Dataset entries:
=== Begin Enclosure ===

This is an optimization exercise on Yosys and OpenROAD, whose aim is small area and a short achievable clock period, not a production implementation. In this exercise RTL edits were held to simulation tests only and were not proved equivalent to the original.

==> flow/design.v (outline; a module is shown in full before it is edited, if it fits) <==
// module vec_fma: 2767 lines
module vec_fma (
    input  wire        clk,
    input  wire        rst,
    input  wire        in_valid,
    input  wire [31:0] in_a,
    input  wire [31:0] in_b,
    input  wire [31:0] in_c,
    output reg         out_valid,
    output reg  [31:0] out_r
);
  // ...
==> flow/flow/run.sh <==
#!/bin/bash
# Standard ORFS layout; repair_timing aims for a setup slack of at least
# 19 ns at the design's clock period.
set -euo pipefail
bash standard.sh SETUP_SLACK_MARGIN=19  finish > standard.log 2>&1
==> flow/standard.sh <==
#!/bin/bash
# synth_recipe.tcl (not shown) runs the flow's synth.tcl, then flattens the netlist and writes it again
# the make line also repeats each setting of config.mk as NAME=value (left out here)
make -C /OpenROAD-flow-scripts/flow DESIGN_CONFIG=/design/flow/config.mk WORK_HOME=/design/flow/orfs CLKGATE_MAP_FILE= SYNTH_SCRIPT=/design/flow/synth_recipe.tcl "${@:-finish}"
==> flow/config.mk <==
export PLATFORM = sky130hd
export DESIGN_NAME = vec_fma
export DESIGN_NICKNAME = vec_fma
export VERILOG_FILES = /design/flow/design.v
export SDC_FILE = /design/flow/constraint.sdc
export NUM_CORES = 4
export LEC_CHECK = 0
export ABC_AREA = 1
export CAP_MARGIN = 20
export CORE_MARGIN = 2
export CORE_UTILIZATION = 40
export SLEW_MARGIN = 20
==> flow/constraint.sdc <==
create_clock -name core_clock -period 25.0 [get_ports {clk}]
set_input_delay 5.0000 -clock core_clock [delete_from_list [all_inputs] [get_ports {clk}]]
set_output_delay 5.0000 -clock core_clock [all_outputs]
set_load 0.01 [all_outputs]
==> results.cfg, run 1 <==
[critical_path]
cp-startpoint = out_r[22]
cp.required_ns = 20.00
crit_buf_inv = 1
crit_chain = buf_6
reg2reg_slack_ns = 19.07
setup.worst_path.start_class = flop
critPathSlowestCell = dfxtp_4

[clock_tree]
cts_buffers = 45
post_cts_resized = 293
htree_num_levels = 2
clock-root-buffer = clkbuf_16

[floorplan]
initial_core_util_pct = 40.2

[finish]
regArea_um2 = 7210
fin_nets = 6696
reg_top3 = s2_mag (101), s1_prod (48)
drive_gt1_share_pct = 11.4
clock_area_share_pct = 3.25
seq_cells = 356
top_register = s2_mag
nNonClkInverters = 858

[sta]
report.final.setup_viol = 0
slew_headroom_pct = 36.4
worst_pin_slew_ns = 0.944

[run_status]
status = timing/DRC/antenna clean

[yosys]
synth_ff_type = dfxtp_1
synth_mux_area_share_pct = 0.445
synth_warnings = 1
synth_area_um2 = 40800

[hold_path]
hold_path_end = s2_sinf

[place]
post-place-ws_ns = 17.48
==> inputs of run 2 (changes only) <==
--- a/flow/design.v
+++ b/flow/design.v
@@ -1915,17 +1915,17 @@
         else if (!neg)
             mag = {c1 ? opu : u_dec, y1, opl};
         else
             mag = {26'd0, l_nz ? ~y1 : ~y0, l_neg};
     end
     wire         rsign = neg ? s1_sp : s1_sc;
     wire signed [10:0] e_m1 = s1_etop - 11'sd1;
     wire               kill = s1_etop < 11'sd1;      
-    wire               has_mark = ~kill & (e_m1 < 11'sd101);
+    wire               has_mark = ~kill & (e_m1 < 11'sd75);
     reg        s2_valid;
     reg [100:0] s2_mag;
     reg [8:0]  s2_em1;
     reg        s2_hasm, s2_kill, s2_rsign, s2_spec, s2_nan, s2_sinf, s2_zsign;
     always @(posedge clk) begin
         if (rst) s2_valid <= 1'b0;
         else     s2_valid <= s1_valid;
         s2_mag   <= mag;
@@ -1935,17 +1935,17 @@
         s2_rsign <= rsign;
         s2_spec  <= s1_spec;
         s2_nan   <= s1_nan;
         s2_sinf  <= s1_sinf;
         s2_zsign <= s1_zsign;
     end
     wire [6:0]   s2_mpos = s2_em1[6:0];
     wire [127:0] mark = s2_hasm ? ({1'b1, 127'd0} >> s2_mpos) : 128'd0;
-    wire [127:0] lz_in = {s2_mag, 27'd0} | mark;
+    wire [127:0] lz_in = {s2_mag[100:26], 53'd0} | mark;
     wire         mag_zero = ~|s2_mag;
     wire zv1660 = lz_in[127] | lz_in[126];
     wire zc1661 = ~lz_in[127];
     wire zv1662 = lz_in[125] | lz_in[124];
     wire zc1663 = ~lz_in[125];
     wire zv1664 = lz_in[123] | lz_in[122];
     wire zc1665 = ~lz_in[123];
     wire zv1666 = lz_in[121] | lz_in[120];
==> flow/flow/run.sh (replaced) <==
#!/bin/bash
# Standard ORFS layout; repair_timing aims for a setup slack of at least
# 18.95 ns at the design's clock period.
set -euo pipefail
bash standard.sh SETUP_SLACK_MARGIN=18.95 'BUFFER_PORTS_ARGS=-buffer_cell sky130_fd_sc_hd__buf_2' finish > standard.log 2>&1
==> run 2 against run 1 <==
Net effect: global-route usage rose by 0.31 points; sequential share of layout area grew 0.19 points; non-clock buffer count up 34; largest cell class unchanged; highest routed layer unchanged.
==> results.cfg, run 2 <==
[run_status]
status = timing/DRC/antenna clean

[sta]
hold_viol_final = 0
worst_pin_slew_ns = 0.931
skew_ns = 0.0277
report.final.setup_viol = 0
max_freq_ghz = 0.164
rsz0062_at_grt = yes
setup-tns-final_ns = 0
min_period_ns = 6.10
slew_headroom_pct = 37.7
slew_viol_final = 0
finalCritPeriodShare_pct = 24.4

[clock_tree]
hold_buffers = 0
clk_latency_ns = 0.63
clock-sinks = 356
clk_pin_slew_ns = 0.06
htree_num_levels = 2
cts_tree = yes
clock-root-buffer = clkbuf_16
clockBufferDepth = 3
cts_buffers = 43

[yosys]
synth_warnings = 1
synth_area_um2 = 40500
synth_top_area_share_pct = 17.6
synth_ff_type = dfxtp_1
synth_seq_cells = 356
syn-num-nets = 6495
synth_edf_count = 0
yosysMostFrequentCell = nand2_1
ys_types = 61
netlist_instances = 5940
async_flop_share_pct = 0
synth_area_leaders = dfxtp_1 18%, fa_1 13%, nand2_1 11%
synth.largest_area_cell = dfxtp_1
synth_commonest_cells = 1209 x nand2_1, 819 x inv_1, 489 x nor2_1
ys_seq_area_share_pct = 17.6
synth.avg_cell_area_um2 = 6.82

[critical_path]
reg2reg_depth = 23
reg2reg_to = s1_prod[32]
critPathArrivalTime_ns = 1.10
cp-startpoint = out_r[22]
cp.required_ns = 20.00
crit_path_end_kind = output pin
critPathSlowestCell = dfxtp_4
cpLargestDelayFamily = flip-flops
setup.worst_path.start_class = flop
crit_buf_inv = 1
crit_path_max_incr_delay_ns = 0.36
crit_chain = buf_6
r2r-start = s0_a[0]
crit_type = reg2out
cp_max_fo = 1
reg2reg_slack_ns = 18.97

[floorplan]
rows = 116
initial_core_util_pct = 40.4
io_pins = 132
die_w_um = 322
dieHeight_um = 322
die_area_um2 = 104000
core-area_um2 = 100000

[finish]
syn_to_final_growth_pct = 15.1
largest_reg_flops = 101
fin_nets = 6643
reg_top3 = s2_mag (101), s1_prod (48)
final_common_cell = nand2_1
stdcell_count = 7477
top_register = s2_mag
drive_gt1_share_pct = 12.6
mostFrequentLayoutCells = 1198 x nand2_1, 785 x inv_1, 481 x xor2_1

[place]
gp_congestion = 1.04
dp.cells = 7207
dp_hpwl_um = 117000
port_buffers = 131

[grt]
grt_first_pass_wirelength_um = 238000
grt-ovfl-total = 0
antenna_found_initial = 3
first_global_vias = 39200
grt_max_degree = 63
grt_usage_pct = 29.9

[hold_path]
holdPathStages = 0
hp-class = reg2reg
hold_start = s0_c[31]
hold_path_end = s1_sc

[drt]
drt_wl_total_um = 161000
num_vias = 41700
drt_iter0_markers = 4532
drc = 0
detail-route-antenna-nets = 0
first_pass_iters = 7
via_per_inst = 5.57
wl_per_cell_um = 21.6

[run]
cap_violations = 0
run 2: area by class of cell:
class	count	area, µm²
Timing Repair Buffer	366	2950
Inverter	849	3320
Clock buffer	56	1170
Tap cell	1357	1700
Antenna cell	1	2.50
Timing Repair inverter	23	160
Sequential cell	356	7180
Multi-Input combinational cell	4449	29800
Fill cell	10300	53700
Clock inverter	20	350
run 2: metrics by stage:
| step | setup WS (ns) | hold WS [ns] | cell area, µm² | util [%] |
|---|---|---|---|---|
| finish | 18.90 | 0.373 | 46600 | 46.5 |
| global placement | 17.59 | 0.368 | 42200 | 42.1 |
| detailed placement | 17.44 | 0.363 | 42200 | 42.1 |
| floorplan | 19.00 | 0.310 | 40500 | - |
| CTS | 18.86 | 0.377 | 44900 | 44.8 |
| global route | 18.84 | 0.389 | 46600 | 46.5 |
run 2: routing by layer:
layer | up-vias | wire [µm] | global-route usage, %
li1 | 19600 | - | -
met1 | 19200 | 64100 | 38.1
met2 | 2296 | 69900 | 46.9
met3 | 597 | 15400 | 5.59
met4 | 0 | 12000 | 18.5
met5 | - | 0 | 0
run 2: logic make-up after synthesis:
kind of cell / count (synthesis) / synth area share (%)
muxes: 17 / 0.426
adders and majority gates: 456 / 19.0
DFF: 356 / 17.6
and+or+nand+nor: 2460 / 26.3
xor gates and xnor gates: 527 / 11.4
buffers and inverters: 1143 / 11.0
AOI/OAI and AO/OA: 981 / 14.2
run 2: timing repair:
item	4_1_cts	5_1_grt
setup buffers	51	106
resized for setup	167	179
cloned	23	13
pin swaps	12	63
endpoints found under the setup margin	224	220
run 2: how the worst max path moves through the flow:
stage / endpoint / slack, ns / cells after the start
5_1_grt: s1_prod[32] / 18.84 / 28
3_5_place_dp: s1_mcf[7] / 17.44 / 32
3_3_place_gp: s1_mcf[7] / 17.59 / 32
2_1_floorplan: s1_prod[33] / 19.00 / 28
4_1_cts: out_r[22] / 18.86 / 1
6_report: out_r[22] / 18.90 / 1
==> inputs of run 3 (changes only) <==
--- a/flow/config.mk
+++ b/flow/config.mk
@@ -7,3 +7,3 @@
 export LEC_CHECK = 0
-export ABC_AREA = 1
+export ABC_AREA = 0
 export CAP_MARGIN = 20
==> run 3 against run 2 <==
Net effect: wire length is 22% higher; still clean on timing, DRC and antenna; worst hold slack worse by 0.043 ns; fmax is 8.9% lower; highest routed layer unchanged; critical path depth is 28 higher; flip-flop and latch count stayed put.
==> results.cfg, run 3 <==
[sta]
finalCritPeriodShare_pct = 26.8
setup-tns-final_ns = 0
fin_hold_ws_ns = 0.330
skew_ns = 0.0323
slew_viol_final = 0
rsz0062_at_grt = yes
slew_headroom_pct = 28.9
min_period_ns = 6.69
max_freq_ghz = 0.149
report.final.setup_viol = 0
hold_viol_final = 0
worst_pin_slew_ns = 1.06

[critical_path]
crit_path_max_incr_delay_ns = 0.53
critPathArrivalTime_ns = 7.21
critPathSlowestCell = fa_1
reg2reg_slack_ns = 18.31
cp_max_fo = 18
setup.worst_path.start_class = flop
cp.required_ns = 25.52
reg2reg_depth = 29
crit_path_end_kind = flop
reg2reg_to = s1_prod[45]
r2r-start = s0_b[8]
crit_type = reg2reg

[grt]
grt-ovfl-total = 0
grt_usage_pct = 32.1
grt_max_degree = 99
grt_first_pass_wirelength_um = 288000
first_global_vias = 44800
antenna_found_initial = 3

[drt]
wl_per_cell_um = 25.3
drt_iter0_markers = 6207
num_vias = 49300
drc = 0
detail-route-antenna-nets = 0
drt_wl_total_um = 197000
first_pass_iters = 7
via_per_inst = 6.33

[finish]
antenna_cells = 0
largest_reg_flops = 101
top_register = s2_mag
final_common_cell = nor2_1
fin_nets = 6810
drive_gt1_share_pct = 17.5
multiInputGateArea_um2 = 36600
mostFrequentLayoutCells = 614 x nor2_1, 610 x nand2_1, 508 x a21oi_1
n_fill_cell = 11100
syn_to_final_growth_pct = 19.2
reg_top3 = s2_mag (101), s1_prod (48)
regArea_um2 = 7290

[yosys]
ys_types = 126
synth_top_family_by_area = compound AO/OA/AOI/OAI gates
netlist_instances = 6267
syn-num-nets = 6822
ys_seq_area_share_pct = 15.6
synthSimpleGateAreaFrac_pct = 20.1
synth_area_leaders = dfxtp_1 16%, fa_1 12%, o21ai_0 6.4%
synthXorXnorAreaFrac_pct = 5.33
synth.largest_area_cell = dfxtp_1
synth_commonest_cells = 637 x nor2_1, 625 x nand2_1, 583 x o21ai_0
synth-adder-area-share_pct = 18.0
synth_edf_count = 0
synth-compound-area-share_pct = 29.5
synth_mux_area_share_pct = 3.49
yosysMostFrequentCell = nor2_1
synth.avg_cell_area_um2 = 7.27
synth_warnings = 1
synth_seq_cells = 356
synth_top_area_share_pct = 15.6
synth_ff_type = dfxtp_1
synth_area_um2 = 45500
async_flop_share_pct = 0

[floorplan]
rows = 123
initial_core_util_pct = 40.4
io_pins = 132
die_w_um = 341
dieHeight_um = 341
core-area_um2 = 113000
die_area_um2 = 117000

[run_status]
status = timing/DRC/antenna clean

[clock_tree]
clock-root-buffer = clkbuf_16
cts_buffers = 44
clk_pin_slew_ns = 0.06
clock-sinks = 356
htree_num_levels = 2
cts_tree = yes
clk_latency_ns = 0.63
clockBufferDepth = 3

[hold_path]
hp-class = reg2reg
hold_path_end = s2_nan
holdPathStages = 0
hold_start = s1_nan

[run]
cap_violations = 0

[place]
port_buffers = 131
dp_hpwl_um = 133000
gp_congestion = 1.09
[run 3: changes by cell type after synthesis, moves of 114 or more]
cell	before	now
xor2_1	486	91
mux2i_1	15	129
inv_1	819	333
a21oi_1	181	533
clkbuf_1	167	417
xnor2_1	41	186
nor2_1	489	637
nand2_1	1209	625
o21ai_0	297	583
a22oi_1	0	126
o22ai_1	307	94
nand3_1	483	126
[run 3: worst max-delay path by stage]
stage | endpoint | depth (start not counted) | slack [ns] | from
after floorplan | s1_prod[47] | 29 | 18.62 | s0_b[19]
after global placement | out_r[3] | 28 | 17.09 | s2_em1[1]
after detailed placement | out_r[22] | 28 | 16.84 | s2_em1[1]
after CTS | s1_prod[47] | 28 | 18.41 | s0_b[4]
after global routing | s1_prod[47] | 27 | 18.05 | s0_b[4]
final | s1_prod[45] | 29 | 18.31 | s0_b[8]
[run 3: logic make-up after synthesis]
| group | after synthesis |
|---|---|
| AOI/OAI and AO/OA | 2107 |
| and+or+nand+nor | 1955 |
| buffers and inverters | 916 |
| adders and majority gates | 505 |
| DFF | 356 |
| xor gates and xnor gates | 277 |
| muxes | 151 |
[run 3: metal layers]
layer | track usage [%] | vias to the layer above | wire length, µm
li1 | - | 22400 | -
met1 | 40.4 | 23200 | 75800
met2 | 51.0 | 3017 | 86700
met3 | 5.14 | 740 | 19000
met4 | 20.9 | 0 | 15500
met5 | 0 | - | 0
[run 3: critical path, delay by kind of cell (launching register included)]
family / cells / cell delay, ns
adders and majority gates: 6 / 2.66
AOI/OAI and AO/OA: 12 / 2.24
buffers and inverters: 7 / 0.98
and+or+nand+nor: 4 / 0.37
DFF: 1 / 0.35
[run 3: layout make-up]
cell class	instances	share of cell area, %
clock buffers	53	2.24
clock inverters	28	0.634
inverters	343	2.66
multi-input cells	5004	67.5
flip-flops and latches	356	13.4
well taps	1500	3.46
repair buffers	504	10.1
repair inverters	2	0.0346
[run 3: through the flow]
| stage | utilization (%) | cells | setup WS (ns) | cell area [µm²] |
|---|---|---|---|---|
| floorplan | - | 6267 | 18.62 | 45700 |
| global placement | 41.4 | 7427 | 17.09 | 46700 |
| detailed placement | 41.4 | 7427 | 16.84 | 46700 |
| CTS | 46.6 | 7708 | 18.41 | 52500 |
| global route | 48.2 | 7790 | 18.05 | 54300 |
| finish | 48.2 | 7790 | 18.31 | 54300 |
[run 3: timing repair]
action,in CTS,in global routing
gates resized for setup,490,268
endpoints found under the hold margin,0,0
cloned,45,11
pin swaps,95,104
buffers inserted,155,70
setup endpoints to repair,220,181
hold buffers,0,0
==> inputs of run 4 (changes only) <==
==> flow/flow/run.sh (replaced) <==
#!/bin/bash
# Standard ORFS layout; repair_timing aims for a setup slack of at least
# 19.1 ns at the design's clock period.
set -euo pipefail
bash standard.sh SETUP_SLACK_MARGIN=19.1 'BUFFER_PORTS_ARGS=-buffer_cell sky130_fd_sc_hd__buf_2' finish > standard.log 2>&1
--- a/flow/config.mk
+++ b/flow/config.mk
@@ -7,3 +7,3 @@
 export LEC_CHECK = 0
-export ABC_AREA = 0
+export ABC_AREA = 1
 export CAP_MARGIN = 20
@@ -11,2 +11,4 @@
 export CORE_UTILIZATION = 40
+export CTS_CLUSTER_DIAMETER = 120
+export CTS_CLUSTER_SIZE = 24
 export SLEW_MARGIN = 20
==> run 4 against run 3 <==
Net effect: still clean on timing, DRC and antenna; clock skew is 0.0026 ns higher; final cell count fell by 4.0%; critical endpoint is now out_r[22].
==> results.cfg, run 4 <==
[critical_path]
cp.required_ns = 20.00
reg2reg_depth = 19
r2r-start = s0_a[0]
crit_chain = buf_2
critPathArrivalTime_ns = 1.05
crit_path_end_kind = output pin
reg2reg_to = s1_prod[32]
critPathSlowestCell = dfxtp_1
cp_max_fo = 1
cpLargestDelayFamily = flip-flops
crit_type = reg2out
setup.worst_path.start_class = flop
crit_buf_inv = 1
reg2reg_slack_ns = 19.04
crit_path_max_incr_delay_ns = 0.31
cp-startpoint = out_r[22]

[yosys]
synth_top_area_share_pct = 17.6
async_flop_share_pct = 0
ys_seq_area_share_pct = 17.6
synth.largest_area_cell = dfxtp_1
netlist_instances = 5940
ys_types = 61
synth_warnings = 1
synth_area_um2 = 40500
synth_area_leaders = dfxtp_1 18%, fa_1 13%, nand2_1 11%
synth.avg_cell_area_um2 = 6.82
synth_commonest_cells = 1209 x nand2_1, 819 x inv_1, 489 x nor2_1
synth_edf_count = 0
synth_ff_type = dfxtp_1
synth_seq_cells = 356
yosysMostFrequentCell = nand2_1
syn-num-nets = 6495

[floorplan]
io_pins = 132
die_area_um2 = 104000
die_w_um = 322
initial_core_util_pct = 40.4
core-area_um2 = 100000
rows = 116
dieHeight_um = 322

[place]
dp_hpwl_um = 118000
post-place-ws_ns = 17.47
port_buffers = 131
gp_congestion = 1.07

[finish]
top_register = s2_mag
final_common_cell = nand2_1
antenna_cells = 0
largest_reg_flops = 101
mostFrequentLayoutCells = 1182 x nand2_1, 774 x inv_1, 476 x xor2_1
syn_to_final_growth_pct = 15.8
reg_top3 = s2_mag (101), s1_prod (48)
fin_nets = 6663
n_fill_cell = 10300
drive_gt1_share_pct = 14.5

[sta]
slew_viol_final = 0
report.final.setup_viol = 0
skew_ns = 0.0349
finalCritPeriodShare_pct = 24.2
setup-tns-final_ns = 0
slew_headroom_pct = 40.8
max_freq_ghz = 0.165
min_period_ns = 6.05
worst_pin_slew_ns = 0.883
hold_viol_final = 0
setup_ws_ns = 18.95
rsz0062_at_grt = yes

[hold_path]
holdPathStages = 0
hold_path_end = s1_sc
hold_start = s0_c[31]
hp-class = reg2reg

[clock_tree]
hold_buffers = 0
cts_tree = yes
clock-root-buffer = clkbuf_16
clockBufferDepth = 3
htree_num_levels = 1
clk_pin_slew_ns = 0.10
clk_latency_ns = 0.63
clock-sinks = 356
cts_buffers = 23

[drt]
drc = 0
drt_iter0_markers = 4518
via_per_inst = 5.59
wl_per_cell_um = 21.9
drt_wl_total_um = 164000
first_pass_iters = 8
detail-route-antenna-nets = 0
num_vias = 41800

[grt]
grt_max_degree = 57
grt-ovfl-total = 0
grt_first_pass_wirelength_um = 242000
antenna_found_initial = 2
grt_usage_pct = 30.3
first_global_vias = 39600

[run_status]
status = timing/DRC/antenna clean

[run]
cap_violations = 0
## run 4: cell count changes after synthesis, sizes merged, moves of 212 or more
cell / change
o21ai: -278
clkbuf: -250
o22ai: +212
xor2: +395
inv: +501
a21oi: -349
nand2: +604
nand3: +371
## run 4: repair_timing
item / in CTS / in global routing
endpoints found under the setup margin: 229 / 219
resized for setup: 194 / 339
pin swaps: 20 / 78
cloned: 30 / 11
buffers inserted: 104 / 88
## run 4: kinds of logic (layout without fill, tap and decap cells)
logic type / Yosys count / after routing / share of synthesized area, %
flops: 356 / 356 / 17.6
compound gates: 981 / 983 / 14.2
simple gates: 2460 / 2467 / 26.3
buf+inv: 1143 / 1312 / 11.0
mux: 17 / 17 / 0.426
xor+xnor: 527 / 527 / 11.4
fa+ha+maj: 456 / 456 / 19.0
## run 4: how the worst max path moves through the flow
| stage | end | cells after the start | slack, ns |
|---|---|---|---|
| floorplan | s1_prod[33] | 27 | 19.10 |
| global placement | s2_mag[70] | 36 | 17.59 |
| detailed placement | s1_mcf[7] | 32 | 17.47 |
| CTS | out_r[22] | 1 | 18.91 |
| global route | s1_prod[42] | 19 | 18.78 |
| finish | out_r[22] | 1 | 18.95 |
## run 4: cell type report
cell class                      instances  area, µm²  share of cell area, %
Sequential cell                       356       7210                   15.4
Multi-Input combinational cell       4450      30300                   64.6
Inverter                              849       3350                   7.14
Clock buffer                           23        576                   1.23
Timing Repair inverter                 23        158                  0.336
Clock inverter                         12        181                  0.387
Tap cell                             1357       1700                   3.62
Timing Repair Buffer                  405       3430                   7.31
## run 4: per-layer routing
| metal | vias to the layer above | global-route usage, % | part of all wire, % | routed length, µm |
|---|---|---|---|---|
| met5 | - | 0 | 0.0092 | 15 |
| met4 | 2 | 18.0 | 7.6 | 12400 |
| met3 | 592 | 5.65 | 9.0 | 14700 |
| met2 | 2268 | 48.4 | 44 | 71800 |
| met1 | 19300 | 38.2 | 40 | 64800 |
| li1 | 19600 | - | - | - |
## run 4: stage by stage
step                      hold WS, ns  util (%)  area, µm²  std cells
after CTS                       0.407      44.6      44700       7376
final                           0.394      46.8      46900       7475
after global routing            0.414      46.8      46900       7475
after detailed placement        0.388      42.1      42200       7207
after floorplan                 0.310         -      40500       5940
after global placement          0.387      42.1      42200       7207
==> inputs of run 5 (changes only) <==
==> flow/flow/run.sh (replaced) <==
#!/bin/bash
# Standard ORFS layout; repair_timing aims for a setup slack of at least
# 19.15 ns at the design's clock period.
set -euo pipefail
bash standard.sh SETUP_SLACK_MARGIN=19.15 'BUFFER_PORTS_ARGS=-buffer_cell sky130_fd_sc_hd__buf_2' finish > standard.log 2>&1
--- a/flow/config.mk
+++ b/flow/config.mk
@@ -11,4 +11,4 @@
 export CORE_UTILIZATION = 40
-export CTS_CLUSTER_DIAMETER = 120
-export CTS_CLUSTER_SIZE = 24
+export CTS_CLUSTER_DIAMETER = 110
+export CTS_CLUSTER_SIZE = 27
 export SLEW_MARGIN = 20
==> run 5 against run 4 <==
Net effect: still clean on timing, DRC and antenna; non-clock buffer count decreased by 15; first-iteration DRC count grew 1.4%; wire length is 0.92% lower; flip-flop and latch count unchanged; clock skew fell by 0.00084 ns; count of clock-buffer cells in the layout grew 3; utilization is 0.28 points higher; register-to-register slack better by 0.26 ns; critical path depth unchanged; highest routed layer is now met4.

=== End Enclosure ===

Your task:
Only the lines above starting at the one containing "2_1_floorplan: s1_prod[33] / 19.00 / 28" and ending at the one containing "run 3 against", both included, are to be returned, exactly as they read.

Result for this exercise:
2_1_floorplan: s1_prod[33] / 19.00 / 28
4_1_cts: out_r[22] / 18.86 / 1
6_report: out_r[22] / 18.90 / 1
==> inputs of run 3 (changes only) <==
--- a/flow/config.mk
+++ b/flow/config.mk
@@ -7,3 +7,3 @@
 export LEC_CHECK = 0
-export ABC_AREA = 1
+export ABC_AREA = 0
 export CAP_MARGIN = 20
==> run 3 against run 2 <==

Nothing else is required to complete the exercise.